Assume the following: I repeat a game over and over in which I roll a die a number of times. If I roll a 6 on any of the trials, I win. Otherwise, I lose. I want to model how the probability of winning this game changes as the number of trials increases.
In this case, I obviously know the answer when I’m using a standard 6-sided die:
using StatsPlots # probability of rolling a six on a single throw p = 1/6 # probability as a function of N (number of rolls) P(N) = 1 - (1 - p)^N plot( P, 0:20; ylims=(0,1), label="true", xlabel="No. Rolls", ylabel="P(success)" )
Let’s assume, though, that I do not know the probability of success for a given trial and I do not know how this probability is related to the number of trials. I just have data that show how many trials I ran during each round, and whether or not I won:
using DataFrames using Distributions data = DataFrame(num_rolls = rand(5:14, 300)) data.success = [rand(Binomial(row.num_rolls, p)) > 0 for row in eachrow(data)] 300×2 DataFrame Row │ num_rolls success │ Int64 Bool ─────┼──────────────────── 1 │ 10 true 2 │ 12 false 3 │ 11 true 4 │ 14 true 5 │ 10 true ⋮ │ ⋮ ⋮ 297 │ 7 true 298 │ 5 true 299 │ 7 false 300 │ 5 true 291 rows omitted
An important note here is that I’ve deliberately chosen N to be a random number between 5 and 14, since that results in an average success rate of roughly 80%, most of the time.
Since the variable of interest is binary, logistic regression is a common choice. I implement it as follows:
using StatsFuns using Turing @model function success_model(success, num_rolls) α ~ Normal(-5, 0.1) β ~ Normal(0, 1.5) for i ∈ eachindex(success) p = logistic(α + β * num_rolls[i]) success[i] ~ Bernoulli(p) end end
I’ve used a really strong prior for my intercept term since I know that the probability of success is zero when the number of rolls is zero. Now I fit my model and compare its average predictions across different values of N to the actual values:
m = success_model(data.success, data.num_rolls) chain = sample(m, NUTS(), 1_000) chaindf = DataFrame(chain) ᾱ = mean(chaindf.α) β̄ = mean(chaindf.β) plot( P, 0:20; ylims=(0,1), label="true", xlabel="No. Rolls", ylabel="P(success)" ) plot!( x -> logistic(ᾱ + β̄ * x), 0:20, label="model" )

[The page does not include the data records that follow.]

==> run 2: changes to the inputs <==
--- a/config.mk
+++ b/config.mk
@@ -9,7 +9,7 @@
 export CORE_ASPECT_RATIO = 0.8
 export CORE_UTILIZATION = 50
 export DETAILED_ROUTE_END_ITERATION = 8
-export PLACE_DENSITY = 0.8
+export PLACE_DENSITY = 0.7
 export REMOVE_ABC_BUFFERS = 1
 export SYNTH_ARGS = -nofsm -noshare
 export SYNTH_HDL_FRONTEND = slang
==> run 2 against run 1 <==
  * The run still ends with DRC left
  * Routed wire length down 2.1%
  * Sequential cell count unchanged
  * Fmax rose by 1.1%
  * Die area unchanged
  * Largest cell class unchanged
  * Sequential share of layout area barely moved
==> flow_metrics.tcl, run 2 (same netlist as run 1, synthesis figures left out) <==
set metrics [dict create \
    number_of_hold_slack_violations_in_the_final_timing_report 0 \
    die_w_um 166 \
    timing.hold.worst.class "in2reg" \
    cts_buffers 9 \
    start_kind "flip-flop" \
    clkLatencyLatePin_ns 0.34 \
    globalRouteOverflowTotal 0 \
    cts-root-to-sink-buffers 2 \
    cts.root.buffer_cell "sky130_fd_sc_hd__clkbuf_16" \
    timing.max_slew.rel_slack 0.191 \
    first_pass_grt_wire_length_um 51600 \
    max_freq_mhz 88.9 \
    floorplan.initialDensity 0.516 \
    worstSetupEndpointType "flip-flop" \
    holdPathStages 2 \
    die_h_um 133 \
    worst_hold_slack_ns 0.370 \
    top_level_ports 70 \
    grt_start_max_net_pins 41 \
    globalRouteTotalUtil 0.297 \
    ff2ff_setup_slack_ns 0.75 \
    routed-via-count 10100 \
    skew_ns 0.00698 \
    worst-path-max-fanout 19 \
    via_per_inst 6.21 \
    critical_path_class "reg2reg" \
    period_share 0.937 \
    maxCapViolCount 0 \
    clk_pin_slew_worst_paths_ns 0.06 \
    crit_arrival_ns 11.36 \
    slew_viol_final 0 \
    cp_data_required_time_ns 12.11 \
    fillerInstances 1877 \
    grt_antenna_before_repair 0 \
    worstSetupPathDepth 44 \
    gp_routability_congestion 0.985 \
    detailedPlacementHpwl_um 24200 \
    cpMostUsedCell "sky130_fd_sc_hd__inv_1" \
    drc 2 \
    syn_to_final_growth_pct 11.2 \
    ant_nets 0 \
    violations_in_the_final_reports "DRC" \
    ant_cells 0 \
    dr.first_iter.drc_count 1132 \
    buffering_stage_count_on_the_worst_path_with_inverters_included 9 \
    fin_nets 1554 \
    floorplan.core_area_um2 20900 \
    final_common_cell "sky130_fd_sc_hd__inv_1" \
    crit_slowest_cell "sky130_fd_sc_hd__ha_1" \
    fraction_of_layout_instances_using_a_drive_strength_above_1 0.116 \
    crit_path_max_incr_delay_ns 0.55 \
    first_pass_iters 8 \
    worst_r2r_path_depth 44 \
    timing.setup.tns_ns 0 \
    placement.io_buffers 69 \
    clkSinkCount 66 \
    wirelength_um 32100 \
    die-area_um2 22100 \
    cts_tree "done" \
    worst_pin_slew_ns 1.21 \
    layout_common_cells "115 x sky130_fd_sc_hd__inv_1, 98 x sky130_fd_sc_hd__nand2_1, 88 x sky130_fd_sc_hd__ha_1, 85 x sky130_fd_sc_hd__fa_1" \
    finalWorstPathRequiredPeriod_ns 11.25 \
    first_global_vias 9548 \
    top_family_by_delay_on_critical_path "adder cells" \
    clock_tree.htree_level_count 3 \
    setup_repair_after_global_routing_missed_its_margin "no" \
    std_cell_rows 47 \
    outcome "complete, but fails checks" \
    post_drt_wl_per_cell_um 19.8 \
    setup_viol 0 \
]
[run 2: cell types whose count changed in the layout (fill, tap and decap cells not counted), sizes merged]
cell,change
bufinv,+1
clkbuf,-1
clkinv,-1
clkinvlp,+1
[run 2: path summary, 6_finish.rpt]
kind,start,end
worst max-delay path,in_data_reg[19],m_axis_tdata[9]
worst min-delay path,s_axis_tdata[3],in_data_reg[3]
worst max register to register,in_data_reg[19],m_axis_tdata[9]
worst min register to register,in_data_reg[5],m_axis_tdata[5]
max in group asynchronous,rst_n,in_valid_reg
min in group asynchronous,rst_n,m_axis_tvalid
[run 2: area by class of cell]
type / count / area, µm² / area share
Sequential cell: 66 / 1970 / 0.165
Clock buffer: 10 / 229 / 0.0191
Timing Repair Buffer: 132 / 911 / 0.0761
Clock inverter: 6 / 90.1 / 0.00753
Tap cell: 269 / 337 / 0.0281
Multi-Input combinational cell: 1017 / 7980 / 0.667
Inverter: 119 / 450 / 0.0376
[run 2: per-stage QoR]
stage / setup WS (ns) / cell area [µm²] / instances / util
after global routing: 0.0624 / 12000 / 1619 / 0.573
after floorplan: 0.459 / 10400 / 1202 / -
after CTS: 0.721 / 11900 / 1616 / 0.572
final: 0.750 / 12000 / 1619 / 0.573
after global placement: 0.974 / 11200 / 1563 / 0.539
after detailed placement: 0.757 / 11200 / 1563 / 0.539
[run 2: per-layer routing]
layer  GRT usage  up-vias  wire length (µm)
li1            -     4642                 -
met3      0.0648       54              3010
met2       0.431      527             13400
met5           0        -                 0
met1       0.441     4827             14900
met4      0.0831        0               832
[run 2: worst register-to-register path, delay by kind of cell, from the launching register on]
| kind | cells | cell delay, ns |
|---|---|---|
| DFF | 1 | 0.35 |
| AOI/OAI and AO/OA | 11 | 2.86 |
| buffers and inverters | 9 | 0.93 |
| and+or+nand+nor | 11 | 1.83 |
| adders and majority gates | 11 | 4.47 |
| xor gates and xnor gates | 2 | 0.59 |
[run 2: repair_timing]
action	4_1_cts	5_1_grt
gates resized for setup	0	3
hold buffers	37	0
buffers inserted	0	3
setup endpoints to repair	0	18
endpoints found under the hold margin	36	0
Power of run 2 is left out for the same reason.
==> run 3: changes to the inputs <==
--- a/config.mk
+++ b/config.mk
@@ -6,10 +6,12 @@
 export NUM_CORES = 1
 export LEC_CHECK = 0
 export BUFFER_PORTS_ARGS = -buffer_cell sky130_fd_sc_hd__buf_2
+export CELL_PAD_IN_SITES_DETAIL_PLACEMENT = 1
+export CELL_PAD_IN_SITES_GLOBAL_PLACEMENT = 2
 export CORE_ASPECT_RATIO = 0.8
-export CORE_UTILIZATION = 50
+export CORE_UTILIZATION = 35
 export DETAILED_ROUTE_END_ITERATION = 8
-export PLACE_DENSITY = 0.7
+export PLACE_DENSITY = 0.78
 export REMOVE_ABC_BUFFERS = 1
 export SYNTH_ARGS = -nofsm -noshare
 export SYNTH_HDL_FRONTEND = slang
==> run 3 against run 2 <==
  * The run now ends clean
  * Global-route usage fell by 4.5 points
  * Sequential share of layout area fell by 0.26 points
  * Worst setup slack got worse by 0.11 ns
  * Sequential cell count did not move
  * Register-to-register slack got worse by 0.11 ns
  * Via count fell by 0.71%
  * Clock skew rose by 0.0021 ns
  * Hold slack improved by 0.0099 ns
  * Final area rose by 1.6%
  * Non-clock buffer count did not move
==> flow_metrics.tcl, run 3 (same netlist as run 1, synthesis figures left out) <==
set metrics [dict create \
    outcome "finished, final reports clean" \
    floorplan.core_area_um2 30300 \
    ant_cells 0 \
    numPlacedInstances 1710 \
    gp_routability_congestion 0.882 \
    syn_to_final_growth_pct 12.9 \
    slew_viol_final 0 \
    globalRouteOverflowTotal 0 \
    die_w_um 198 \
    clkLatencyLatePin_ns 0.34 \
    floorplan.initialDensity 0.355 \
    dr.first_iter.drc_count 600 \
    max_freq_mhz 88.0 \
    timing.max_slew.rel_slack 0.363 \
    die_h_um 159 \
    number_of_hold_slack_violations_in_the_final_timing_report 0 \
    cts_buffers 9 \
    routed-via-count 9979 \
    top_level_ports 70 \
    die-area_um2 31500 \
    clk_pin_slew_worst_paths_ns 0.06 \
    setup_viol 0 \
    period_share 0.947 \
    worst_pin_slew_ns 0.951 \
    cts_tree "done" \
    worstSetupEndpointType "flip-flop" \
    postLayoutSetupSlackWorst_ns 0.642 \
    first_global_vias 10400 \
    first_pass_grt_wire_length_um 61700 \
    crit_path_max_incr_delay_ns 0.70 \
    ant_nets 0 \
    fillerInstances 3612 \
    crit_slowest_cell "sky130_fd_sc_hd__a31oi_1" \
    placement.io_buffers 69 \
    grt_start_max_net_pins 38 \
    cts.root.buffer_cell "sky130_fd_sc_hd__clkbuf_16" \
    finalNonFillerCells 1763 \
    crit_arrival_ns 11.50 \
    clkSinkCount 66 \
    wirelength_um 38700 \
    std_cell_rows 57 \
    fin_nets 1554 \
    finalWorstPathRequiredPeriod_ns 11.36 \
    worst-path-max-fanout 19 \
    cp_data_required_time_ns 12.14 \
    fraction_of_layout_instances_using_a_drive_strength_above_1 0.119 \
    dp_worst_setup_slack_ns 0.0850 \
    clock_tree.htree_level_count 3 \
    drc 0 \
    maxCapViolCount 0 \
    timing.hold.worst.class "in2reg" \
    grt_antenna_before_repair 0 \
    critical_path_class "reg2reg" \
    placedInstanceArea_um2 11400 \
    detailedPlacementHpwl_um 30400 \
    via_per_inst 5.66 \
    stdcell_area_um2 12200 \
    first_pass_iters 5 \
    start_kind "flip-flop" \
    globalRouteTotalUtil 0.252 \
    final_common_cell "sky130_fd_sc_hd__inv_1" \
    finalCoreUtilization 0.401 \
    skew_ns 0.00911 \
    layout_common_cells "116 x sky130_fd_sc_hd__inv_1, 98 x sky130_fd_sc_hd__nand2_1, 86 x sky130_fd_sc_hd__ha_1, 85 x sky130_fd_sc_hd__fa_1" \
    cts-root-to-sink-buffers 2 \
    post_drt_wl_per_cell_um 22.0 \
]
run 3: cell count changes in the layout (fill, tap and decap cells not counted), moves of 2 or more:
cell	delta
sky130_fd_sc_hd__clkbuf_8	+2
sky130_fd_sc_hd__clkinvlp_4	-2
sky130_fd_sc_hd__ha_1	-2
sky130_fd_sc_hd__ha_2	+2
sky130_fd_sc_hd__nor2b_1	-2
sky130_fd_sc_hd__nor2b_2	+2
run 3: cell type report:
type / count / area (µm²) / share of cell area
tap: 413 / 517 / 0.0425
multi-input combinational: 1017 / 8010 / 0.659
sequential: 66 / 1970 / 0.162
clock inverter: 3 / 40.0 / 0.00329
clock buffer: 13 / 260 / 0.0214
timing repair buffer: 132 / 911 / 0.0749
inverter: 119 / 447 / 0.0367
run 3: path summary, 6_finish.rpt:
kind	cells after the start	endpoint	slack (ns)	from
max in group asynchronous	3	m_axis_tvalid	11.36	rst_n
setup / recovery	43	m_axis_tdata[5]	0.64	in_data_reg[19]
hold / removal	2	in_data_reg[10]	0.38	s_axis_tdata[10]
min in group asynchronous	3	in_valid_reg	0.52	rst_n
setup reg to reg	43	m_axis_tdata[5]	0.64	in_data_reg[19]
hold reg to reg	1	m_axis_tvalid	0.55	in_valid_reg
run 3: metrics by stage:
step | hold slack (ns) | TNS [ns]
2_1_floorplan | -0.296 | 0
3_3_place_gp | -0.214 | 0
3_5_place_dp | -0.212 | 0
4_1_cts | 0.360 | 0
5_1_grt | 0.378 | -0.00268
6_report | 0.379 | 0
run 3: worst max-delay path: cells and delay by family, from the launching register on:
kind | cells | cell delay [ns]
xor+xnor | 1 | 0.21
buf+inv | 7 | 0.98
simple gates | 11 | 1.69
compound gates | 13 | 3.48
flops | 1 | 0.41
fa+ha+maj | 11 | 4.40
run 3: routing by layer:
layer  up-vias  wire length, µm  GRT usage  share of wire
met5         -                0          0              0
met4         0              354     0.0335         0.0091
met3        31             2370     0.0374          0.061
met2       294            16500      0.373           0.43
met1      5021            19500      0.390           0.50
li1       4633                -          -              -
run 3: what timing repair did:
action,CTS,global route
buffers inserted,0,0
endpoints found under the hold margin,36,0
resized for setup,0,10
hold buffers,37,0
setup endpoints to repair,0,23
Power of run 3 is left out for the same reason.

As you can see, this is a pretty terrible model. My next thought was to get rid of the strong prior on the intercept term, so I did that by simply increasing the standard deviation to 2:
@model function success_model(success, num_rolls) α ~ Normal(-5, 2) β ~ Normal(0, 1.5) for i ∈ eachindex(success) p = logistic(α + β * num_rolls[i]) success[i] ~ Bernoulli(p) end end
Now, I have this:
This is a lot better, but still not very satisfying. This model is telling me I have a nonsensical 25% chance (roughly) of success if I don’t roll the die a single time. I’ve played around with different priors for the intercept term and there seems to be this tradeoff between having the model be grounded in reality when N = 0, and having it produce accurate results for higher values of N. I also tried dropping the intercept term completely, and that wasn’t good either. In addition to that, I tried balancing the data by oversampling the values where
success == false, again to no avail.
I guess my question is: is there a better link function I can use that will give a more accurate representation of my true underlying model? Or, is it simply a matter of being aware that predictions are less accurate for lower values of N? I can visualize a confidence interval for the average probability of success across different values of N and see that the model has less confidence at lower values of N:
μ = [ logistic(row.α + row.β * x) for row in eachrow(chaindf), x in 0:20 ] μ̄ = [mean(c) for c in eachcol(μ)] μ₉₀ = hcat([percentile(c, [5,95]) for c in eachcol(μ)]...)' plot!( 0:20, [μ̄ μ̄], fillrange=μ₉₀, labels=["CI for model" ""], color=:lightgrey, alpha=0.5, linewidth=0, )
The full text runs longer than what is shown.